#### Dataset entries

## src/design/bcp_pkg.sv

```systemverilog
// Shared types and constants for the Barrett constant precompute pipeline.
`default_nettype none

package bcp_pkg;

    localparam int MOD_W   = 64;   // input modulus word
    localparam int WORD_W  = 64;   // one word of the quotient
    localparam int QUOT_W  = 128;  // full quotient of 2^128 / m
    localparam int BITS_W  = 6;    // significant bit count field

    typedef enum logic [1:0] {
        ST_OK      = 2'd0,
        ST_ZERO    = 2'd1,
        ST_INVALID = 2'd2
    } status_t;

    // Sideband that travels with each beat down the divider
    typedef struct packed {
        status_t             status;
        logic [BITS_W-1:0]   bit_count;
    } meta_t;

endpackage

`default_nettype wire

```

## src/design/bcp_classify.sv

```systemverilog
// Front stage: sorts the modulus into ok, zero or invalid and counts its bits.
`default_nettype none

module bcp_classify #(
    parameter int MAX_BITS = 61
) (
    input  wire logic                        clk,
    input  wire logic                        rst_n,
    input  wire logic                        en,
    input  wire logic                        up_valid,
    input  wire logic [bcp_pkg::MOD_W-1:0]   up_m,
    output logic                             dn_valid,
    output bcp_pkg::meta_t                   dn_meta,
    output logic [MAX_BITS-1:0]              dn_m
);
    import bcp_pkg::*;

    logic                   valid_reg;
    meta_t                  meta_reg;
    meta_t                  meta_next;
    logic [MAX_BITS-1:0]    m_reg;

    function automatic logic [BITS_W-1:0] sig_bits(input logic [MOD_W-1:0] v);
        logic [BITS_W:0] n;
        n = '0;
        for (int i = 0; i < MOD_W; i++) begin
            if (v[i])
            begin
                n = (BITS_W + 1)'(i + 1);
            end
        end
        return n[BITS_W-1:0];
    endfunction

    always_comb
    begin
        meta_next.bit_count = sig_bits(up_m);
        priority if (up_m == '0)
        begin
            meta_next.status = ST_ZERO;
        end
        else if ((up_m[MOD_W-1:MAX_BITS] != '0) || (up_m == MOD_W'(1)))
        begin
            meta_next.status = ST_INVALID;
        end
        else
        begin
            meta_next.status = ST_OK;
        end
    end

    always_ff @(posedge clk or negedge rst_n)
    begin
        if (!rst_n)
        begin
            valid_reg <= 1'b0;
        end
        else if (en)
        begin
            valid_reg <= up_valid;
        end
    end

    always_ff @(posedge clk)
    begin
        if (en)
        begin
            meta_reg <= meta_next;
            m_reg    <= up_m[MAX_BITS-1:0];
        end
    end

    assign dn_valid = valid_reg;
    assign dn_meta  = meta_reg;
    assign dn_m     = m_reg;

endmodule

`default_nettype wire

```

########

Task prompt: Tell how many lines of the data above contain the word "output", giving the number by itself.

Task solution: 3